++++ Input data

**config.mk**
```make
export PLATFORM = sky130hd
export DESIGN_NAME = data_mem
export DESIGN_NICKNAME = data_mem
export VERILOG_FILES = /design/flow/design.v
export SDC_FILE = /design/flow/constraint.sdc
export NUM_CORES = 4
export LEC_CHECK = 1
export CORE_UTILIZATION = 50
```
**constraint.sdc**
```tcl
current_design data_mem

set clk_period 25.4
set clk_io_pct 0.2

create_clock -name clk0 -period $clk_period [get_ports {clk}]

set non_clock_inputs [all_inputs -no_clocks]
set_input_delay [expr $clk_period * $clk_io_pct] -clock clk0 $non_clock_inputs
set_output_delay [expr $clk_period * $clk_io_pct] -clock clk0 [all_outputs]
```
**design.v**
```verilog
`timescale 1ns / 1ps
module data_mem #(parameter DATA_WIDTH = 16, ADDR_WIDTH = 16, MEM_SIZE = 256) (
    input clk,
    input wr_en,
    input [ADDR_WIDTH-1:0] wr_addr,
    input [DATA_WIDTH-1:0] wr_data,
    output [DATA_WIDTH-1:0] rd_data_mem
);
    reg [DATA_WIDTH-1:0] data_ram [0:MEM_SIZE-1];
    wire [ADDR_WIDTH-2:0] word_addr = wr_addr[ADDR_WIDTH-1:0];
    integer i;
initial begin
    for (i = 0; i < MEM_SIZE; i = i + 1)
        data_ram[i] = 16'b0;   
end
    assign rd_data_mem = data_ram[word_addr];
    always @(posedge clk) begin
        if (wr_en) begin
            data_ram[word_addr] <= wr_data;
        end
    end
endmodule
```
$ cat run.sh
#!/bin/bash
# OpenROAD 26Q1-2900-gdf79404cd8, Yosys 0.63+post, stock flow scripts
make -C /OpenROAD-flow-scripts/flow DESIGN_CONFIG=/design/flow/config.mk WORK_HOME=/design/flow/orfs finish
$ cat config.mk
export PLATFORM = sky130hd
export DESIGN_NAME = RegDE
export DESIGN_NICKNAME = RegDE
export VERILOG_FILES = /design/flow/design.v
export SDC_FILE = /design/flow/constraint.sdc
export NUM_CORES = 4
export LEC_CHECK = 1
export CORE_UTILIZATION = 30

++++++++
++++ Input data

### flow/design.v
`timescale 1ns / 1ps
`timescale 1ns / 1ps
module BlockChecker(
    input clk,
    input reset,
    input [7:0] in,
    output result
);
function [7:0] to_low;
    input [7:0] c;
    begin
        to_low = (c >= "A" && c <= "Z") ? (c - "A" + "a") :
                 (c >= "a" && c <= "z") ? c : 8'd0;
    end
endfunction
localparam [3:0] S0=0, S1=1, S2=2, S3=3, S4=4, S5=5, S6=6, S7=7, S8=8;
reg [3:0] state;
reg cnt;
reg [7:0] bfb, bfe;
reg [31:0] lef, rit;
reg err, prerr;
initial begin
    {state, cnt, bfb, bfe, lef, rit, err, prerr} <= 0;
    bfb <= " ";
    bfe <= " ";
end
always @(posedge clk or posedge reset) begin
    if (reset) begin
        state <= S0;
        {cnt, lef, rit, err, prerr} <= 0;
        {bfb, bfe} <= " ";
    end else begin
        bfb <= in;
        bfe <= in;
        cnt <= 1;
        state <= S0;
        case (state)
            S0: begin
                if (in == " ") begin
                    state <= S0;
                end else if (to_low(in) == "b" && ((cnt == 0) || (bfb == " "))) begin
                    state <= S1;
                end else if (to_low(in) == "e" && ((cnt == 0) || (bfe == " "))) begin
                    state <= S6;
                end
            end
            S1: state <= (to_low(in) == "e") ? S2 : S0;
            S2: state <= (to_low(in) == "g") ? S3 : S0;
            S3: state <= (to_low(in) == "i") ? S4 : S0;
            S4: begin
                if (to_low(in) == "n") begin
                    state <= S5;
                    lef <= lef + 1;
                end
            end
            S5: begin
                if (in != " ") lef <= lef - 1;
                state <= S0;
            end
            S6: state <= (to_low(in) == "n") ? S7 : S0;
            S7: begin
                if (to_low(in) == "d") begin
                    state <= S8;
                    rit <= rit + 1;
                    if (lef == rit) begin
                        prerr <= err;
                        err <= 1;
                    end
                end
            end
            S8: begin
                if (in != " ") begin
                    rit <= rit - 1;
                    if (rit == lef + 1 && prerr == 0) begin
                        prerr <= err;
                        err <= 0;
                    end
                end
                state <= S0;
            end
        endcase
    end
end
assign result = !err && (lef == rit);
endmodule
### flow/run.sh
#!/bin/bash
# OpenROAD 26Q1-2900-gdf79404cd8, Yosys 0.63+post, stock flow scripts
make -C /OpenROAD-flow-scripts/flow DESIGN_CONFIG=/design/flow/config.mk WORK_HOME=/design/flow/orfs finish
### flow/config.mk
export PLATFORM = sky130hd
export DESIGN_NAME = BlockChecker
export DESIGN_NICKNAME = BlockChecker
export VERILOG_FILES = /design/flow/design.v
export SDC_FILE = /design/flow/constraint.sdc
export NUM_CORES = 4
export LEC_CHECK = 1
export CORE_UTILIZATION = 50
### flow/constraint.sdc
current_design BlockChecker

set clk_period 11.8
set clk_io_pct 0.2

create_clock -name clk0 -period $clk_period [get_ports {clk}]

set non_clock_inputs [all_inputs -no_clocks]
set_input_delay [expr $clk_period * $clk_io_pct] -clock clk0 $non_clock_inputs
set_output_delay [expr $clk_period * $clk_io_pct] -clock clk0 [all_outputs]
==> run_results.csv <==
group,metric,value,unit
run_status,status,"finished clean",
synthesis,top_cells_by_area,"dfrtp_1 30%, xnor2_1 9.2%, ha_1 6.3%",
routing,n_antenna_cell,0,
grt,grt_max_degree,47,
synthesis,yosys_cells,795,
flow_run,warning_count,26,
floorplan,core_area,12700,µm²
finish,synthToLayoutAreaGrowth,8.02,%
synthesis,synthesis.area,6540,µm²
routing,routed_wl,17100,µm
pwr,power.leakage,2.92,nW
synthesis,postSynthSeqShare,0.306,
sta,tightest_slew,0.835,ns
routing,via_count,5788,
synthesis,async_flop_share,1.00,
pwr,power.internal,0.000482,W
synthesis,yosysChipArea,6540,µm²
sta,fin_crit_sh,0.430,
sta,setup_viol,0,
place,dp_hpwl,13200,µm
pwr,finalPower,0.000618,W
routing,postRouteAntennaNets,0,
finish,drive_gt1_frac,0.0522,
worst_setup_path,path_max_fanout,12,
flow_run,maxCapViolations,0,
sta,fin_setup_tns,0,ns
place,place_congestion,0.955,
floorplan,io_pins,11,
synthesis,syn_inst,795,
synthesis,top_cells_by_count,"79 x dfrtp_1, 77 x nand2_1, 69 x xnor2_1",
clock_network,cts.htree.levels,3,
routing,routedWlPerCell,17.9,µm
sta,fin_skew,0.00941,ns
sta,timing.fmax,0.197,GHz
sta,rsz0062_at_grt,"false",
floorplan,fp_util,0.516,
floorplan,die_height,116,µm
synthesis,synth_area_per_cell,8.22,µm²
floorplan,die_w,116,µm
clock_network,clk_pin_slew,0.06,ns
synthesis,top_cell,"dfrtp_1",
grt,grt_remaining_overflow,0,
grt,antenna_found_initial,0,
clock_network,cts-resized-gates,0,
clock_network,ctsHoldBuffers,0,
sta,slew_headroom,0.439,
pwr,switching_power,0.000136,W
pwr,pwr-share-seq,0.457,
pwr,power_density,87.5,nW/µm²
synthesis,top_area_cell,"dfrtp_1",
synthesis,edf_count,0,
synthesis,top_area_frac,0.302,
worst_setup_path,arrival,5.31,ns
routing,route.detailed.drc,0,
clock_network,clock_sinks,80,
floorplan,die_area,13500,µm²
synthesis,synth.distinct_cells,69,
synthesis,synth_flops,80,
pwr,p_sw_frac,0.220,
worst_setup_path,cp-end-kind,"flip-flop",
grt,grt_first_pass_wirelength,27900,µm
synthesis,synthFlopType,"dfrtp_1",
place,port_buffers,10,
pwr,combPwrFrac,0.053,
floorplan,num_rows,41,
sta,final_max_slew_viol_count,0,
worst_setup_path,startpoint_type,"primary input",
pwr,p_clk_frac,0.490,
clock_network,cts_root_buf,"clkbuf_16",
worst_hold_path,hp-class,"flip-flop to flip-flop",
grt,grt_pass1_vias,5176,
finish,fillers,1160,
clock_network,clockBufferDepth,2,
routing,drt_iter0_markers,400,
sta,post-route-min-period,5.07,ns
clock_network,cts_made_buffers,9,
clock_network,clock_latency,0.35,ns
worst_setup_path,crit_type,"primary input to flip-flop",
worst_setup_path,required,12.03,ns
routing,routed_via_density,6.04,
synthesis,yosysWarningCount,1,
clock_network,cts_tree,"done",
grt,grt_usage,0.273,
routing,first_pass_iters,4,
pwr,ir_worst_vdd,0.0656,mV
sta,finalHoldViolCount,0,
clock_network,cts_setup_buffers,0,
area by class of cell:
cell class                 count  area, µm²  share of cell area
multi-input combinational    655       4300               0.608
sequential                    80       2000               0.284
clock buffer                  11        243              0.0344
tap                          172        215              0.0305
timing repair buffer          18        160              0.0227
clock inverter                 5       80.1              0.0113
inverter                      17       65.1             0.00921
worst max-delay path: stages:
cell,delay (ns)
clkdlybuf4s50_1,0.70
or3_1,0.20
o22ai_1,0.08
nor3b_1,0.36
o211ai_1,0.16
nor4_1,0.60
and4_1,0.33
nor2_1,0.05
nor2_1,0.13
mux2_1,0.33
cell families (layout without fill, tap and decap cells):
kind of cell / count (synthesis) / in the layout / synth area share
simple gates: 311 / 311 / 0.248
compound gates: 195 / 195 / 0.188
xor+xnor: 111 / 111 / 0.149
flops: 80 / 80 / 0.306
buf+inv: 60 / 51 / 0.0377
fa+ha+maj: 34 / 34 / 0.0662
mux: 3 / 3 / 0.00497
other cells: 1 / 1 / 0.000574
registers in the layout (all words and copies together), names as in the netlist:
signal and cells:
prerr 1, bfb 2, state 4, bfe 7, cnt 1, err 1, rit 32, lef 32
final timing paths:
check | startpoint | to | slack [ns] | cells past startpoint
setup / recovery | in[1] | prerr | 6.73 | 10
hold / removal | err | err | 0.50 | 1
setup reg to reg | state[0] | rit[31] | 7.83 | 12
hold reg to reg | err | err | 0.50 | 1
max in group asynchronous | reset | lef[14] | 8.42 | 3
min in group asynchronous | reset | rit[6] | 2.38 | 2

++++++++

- **The problem**
Wherever a line above contains the string "gates", copy that line.

- **Solution**
clock_network,cts-resized-gates,0,
simple gates: 311 / 311 / 0.248
compound gates: 195 / 195 / 0.188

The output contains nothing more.